Records to process ->
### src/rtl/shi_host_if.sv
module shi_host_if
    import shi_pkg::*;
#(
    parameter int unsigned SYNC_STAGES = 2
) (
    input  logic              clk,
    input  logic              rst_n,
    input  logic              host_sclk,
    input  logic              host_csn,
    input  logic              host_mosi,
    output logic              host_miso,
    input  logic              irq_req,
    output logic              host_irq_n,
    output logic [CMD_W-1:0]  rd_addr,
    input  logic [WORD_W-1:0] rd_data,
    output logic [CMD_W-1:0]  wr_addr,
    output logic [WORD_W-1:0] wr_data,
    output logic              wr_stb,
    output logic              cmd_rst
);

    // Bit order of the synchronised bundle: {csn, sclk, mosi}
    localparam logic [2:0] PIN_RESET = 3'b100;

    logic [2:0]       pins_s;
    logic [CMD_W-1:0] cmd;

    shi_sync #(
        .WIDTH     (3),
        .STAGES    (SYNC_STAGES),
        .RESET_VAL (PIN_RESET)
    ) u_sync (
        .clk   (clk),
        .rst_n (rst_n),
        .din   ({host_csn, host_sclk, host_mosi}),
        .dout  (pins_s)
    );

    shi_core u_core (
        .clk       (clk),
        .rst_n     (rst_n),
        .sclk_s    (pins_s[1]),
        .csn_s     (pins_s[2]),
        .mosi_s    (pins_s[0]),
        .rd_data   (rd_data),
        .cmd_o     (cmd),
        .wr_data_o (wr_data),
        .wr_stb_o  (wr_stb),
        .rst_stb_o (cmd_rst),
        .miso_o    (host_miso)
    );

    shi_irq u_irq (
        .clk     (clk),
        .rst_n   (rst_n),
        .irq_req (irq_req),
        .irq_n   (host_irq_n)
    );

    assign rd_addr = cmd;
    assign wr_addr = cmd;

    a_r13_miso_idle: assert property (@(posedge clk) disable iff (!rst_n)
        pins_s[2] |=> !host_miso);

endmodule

Exercise goal ->
Reproduce exactly the line that contains "assign wr_addr = cmd;" together with each line after it to the end of the entries; include no other lines.

Answer to this task ->
    assign wr_addr = cmd;

    a_r13_miso_idle: assert property (@(posedge clk) disable iff (!rst_n)
        pins_s[2] |=> !host_miso);

endmodule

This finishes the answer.